In 1865, after much agitation and tension, the British colonial authority replaced the elective assembly, composed of half elected and half appointed members. So, the landowners were allied with colonial administrators and often they exceeded with this tactic to elected lawmakers. In 1871, Dominica became part of the Leeward Islands. The power of the black population declined progressively. In 1896 the colonial government was restored, so that the political rights of the vast majority of the population were restricted. The development aid, offered as compensation for disenfranchisement, proved to have negligible effects.


According to the 2001 census, blacks make up 86.8% of the population, while mixed make up 8.9%. In total, the Afro-Dominicans are 95.7% of the population. Most Dominicans speak English. Although there are some communities that speak Creole French and Kokoy dialect, a mix of English Creole and Dominican Creole French.[8] The Kokoy dialect, arrived in Dominica in the 19th century, with immigrants from Antigua and Montserrat.[4] In addition, the population is mostly Catholic with a Protestant minority.

Cultural contributions[edit]

African contributions to language and Dominican culture are remarkable, seen reflected in the dances, music, food, clothing, religion and the practice of certain herbs and medicinal plants. The following is a list of African contributions on the island:[5]

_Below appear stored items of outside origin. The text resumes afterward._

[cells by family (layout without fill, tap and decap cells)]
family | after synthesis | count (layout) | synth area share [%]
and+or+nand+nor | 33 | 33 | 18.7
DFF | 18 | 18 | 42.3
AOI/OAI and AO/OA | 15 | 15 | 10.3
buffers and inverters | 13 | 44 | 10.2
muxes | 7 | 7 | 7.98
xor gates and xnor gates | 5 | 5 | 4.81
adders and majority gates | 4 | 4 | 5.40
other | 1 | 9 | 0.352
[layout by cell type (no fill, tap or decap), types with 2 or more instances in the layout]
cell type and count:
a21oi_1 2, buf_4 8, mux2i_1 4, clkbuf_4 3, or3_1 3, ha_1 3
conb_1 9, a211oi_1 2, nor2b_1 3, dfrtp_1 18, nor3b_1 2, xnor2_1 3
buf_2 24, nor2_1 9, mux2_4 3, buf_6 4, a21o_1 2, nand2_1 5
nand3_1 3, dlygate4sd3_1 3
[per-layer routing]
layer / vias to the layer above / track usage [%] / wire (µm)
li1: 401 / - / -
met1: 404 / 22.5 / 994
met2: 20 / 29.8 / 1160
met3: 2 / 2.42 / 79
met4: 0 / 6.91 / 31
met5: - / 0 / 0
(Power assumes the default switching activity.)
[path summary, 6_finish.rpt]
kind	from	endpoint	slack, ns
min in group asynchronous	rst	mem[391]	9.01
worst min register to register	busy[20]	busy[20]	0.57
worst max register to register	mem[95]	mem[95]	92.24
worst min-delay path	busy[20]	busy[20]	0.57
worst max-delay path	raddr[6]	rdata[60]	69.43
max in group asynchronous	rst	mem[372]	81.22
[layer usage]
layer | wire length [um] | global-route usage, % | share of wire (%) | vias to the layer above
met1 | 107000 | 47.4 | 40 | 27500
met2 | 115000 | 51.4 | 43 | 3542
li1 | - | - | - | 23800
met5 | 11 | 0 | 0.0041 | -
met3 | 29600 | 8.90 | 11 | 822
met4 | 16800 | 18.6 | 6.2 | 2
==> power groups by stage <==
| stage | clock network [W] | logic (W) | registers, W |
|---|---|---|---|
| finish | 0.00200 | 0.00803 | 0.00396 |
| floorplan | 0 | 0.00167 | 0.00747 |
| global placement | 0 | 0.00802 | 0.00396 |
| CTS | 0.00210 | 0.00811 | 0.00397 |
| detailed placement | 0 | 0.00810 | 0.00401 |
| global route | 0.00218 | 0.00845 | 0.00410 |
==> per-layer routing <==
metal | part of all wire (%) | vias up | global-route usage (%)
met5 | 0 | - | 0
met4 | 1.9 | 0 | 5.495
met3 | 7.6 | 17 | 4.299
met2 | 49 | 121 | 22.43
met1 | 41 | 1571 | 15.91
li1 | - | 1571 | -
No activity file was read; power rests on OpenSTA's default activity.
===== src/rtl/nop_marker_inserter.sv =====
// nop_marker_inserter
//   Sits between fetch and decode. Every word is passed through a single
//   output register (latency 1). When insertion is enabled and a CALL or
//   RET is accepted, a marker NOP (addi NOP_RD, NOP_RS1, imm) is emitted
//   right after that instruction, carrying the same PC, with marker_o high.
//   Input is stalled while the marker is pending so nothing is lost.
//
// Ports
//   clk_i      in   1   clock, all state on rising edge
//   rst_i      in   1   synchronous active-high reset
//   flush_i    in   1   drop held word and any pending marker
//   en_i       in   1   insertion enable (0 = pure pass-through)
//   instr_i    in  32   instruction from fetch
//   pc_i       in  64   PC of instr_i
//   valid_i    in   1   input valid
//   ready_o    out  1   input ready
//   instr_o    out 32   instruction to decode
//   pc_o       out 64   PC to decode
//   valid_o    out  1   output valid
//   ready_i    in   1   output ready
//   marker_o   out  1   output word is an inserted marker
//   ins_cnt_o  out 16   number of markers emitted
//
// Configuration
//   NOP_INSERT_CNT_EN : when defined, ins_cnt_o counts emitted markers
//                       (saturating); otherwise it is tied to zero.

module nop_marker_inserter #(
    parameter logic [4:0]  NOP_RD       = 5'h00,
    parameter logic [4:0]  NOP_RS1      = 5'h00,
    parameter logic [11:0] NOP_IMM_RET  = 12'h001,
    parameter logic [11:0] NOP_IMM_CALL = 12'h002
) (
    input  logic        clk_i,
    input  logic        rst_i,
    input  logic        flush_i,
    input  logic        en_i,
    input  logic [31:0] instr_i,
    input  logic [63:0] pc_i,
    input  logic        valid_i,
    output logic        ready_o,
    output logic [31:0] instr_o,
    output logic [63:0] pc_o,
    output logic        valid_o,
    input  logic        ready_i,
    output logic        marker_o,
    output logic [15:0] ins_cnt_o
);

    typedef enum logic [0:0] {
        ST_PASS   = 1'b0,
        ST_MARKER = 1'b1
    } state_t;

    state_t      state_r;
    state_t      state_next_s;
    logic [31:0] instr_r;
    logic [63:0] pc_r;
    logic        valid_r;
    logic        marker_r;
    logic        mark_call_r;
    logic        ready_s;
    logic        in_xfer_s;
    logic        out_xfer_s;
    logic        is_call_s;
    logic        is_ret_s;

    // RET is exactly jalr x0, 0(x1)
    function automatic logic is_ret_f(input logic [31:0] w);
        return (w[6:0] == 7'b1100111) && (w[14:12] == 3'b000) &&
               (w[11:7] == 5'd0) && (w[19:15] == 5'd1) && (w[31:20] == 12'd0);
    endfunction

    // CALL is any JAL, or JALR with funct3 0, that links into a non-zero rd
    function automatic logic is_call_f(input logic [31:0] w);
        return ((w[6:0] == 7'b1101111) ||
                ((w[6:0] == 7'b1100111) && (w[14:12] == 3'b000))) &&
               (w[11:7] != 5'd0);
    endfunction

    function automatic logic [31:0] marker_word_f(input logic call);
        logic [11:0] imm;
        imm = call ? NOP_IMM_CALL : NOP_IMM_RET;
        return {imm, NOP_RS1, 3'b000, NOP_RD, 7'b0010011};
    endfunction

    assign is_call_s  = is_call_f(instr_i);
    assign is_ret_s   = is_ret_f(instr_i);
    assign in_xfer_s  = valid_i && ready_s;
    assign out_xfer_s = valid_r && ready_i;

    // FSM state register; reset and flush both return to PASS
    always_ff @(posedge clk_i) begin
        if (rst_i || flush_i) begin
            state_r <= ST_PASS;
        end else begin
            state_r <= state_next_s;
        end
    end

    // FSM next state; en_i matters only at the moment a CALL/RET is accepted
    always_comb begin
        state_next_s = state_r;
        case (state_r)
            ST_PASS: begin
                if (in_xfer_s && en_i && (is_call_s || is_ret_s)) begin
                    state_next_s = ST_MARKER;
                end else begin
                    state_next_s = ST_PASS;
                end
            end
            ST_MARKER: begin
                if (out_xfer_s) begin
                    state_next_s = ST_PASS;
                end else begin
                    state_next_s = ST_MARKER;
                end
            end
            default: state_next_s = ST_PASS;
        endcase
    end

    // FSM outputs; input is blocked while the marker waits for its slot
    always_comb begin
        ready_s = 1'b0;
        case (state_r)
            ST_PASS:   ready_s = !valid_r || ready_i;
            ST_MARKER: ready_s = 1'b0;
            default:   ready_s = 1'b0;
        endcase
    end

    // Output register: load accepted words, or the marker once its CALL/RET leaves
    always_ff @(posedge clk_i) begin
        if (rst_i) begin
            instr_r     <= 32'h0000_0000;
            pc_r        <= 64'h0;
            valid_r     <= 1'b0;
            marker_r    <= 1'b0;
            mark_call_r <= 1'b0;
        end else if (flush_i) begin
            valid_r  <= 1'b0;
            marker_r <= 1'b0;
        end else begin
            case (state_r)
                ST_PASS: begin
                    if (in_xfer_s) begin
                        instr_r     <= instr_i;
                        pc_r        <= pc_i;
                        valid_r     <= 1'b1;
                        marker_r    <= 1'b0;
                        mark_call_r <= is_call_s;
                    end else if (out_xfer_s) begin
                        valid_r  <= 1'b0;
                        marker_r <= 1'b0;
                    end
                end
                ST_MARKER: begin
                    // pc_r keeps the CALL/RET PC, which the marker reuses
                    if (out_xfer_s) begin
                        instr_r  <= marker_word_f(mark_call_r);
                        valid_r  <= 1'b1;
                        marker_r <= 1'b1;
                    end
                end
                default: begin
                    valid_r  <= 1'b0;
                    marker_r <= 1'b0;
                end
            endcase
        end
    end

    assign ready_o  = ready_s;
    assign instr_o  = instr_r;
    assign pc_o     = pc_r;
    assign valid_o  = valid_r;
    assign marker_o = marker_r;

`ifdef NOP_INSERT_CNT_EN
    logic [15:0] cnt_r;

    // Saturating count of markers handed to decode; flush does not clear it
    always_ff @(posedge clk_i) begin
        if (rst_i) begin
            cnt_r <= 16'h0000;
        end else if (!flush_i && out_xfer_s && marker_r && (cnt_r != 16'hFFFF)) begin
            cnt_r <= cnt_r + 16'h0001;
        end else begin
            cnt_r <= cnt_r;
        end
    end

    assign ins_cnt_o = cnt_r;
`else
    assign ins_cnt_o = 16'h0000;
`endif

endmodule


===== config.mk =====
export PLATFORM = sky130hd
export DESIGN_NAME = nop_marker_inserter
export DESIGN_NICKNAME = d
export VERILOG_FILES = /design/src/rtl/nop_marker_inserter.sv
export SDC_FILE = /design/constraint.sdc
export NUM_CORES = 1
export LEC_CHECK = 0
export ABC_CLOCK_PERIOD_IN_PS = 2700
export BUFFER_PORTS_ARGS = -buffer_cell sky130_fd_sc_hd__buf_2
export CORE_UTILIZATION = 46
export CTS_CLUSTER_SIZE = 12
export DETAILED_ROUTE_END_ITERATION = 10
export PLACE_DENSITY = 0.83
export SYNTH_ARGS = -nofsm -noshare
export SYNTH_HDL_FRONTEND = slang
export SYNTH_SLANG_ARGS = --single-unit
export TNS_END_PERCENT = 50

===== constraint.sdc =====
create_clock -name clk_i -period 2.7 [get_ports clk_i]
set_input_delay 0 -clock clk_i [delete_from_list [all_inputs] [get_ports clk_i]]
set_output_delay 0 -clock clk_i [all_outputs]
set_load 0.005 [all_outputs]

==> run metrics, run 1 <==
Synth cell types=30; Max Cap Viol=0; Clock Sinks=100; proportion of layout cells with a drive suffix above 1=0.309; fin crit share=0.738; R2R Path End=pc_o[48]; Nets=824; Mapped Area=around 3700 sq um; row cnt=32; FF-to-FF path depth=5; Post-CTS Repair Setup Buffers=0; syn avg cell area=8.27 sq um; Sw Pwr=0.000761 W; chip width=just over 90 um; core area=between 7000 and 8000 sq um; Max Clk Rate=between 500 and 600 MHz; clock buffer count from CTS=9; main flop type after synthesis=dfxtp_1; hold buffers post-CTS=96; post-DP HPWL=around 7.0 mm; Area contributors post-synth=dfxtp_1, nand2_1, a21oi_1, a22oi_1, nor2_1; I/O Pins=around 220; leakage=between 2 and 3 nW; vias in the first global route=4225; post_cts resized=0; DR DRC count=0; Final Max Tran Viols=0; Die H=about 90 um; Crit path arrival time=approximately 2.2 ns; gr usage total=0.285; Synth top cells by count=nand2_1, dfxtp_1, a21oi_1; Endpoint, Worst Hold=valid_o; CP Data Required Time=2.90 ns; Slew @ Worst Pin=a little under 0.9 ns; ant diodes=0; Critical Path Fanout Max=45; WL per Instance=~15 um; via count=4221; hold path start=valid_i; Worst-Skew Late Latency=roughly 0.35 ns; Worst-path clk slew=roughly 0.090 ns; Syn Inst Count=442; input/output buffers=200; reg-to-reg setup timing slack=a little over 0.7 ns; CTS tree=done; Layout Skew=0.0118 ns; Clk network pwr share=0.319; sequential power share=0.525; status=finished, final reports clean; Initial Utilization=0.473; Yosys warning total=0; grt ovf=0; Final Setup Violations=0; part of the Yosys area used for sequential elements=0.547; Tot Pwr=between 0.003 and 0.004 W; worst hold path cell count=3; CP Class=register to register; initial antenna violation count=0; Yosys top cell area share=0.547; setup TNS=0 ns; Net Sw Frac=0.253; worst r2r src=valid_o; Critical Path End Type=register; final worst slack=around 0.7 ns; drt initial violations=roughly 170; Hold Path Class=input port to register; first-pass GRT wire length=approximately 19 mm; number of H-tree branching levels=3; VDD IR-drop max=between 0.3 and 0.4 mV; area leader, netlist=dfxtp_1; Final ANT Viol Nets=0; ys async rst share=0; Post-synth EDFFs=0; Combinational Power Share=0.156; Post-Place Worst Slack=approximately 0.73 ns; Root Buffer=clkbuf_8; number of detailed-routing iterations run before antenna repair=5; Via density=5.09; CTS Buffer Depth=2; pwr dens=between 500 and 600 nW/um^2; #FFs+latches synth=100; CP Launch Type=register; Max-slew headroom=0.407; final WL=~12 mm; synthesis-to-finish area growth=58.8%; gp weighted congestion=slightly below 0.8; post-layout util=0.752; RSZ-0062 raised after global routing=no; pin count of the biggest net entering global routing=56; final worst path period need=approximately 2.0 ns; Pint=about 0.0022 W; most frequent cell after synthesis=nand2_1; Hold Vio Cnt, Final=0; die area=8310 sq um
-- power by group through the flow --
stage                     Combinational, W  Clock [W]  Sequential [W]
after floorplan                   0.000173          0         0.00162
after global placement            0.000339          0         0.00161
after detailed placement          0.000347          0         0.00161
after CTS                         0.000453   0.000979         0.00158
after global routing              0.000510    0.00104         0.00159
final                             0.000471   0.000960         0.00158
-- state kept, by name, indices dropped and copies added (netlist names) --
name         count
instr_o         32
pc_o            64
valid_o          1
state_r          1
mark_call_r      1
marker_o         1
-- layout make-up --
| type | count | area (sq um) |
|---|---|---|
| fillers | 497 | 1920 |
| well taps | 102 | 128 |
| clock buffers | 11 | 141 |
| repair buffers | 302 | 2010 |
| clock inverters | 5 | 60.1 |
| multi-input cells | 307 | 1460 |
| flip-flops and latches | 100 | 2000 |
| inverters | 2 | 7.51 |
-- cells in the final DEF, fill, tap and decap left out, types with 3 or more instances in the layout --
cell type,netlist,layout
clkbuf_8,0,10
buf_2,6,200
buf_4,16,6
o22ai_1,4,4
conb_1,1,16
nor4_1,4,4
dfxtp_1,100,100
nand2_1,132,132
a21oi_1,67,67
nor2_1,34,34
a22oi_1,27,27
dlygate4sd3_1,0,96
a211oi_1,3,3
-- stage by stage --
| step | std cells | hold WS [ns] | area (sq um) |
|---|---|---|---|
| after global placement | 717 | 0.241 | 4650 |
| after detailed placement | 717 | 0.249 | 4650 |
| after global routing | 829 | 0.0229 | 5810 |
| after floorplan | 457 | 0.0785 | 3710 |
| after CTS | 829 | 0.00292 | 5810 |
| final | 829 | 0.0220 | 5810 |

  • Language: The African influence is recorded in some words and syntax, ad the way sentences are constructed. Many words incorporated into French Creole from Dominica are of various African origin, allowing us to gauge at least some of the origins of the slaves. These words are of Yoruba, Ewe, Igbo, Akan, Fula, Kongo and Wolof origin.[5]
  • Dance: Several types of Dominican dance derive from West Africa, among which stands out the Bele.
  • Music: As in other countries and American islands, African retentions in the musical folklore of Dominica are also notable. Particularly highlighted is the frequent use of drums and African rhythms in dances and music. One example is called - in Creole- "Lavway", a type of music based on call and response. The "Lavway" were sung in the ships that brought the enlaved Africans to the island. Currently, the Lavway are used in Bele, in Carnival songs and years ago in work and in the Wood constructions in which they played.
  • Food: Among the African foods of the island are yams, ackras and "one pot hold all".
  • Dress: Dress reflecting African origin includes the use of gold chains, jewellery and, in the case of men, ornaments made with massif gold. Also the Douillette, an ornamented garment that shows the social status of the people who wear it, has a clear African origin.
  • Spiritualism: As in other American places with large black populations, animism is also common in La Dominica. This religious practice was adapted to Christianity, being important in the funerals, "nine night" wakes and the annual Fete La Toussaint, when the souls of the dead are remembered.
  • Plants and herbal medicines: The Africans who came to the island used the tropical plants in many different ways, including for teas, baths and poultices used to cure sickness. Some plants also served as amulets to ward off evil.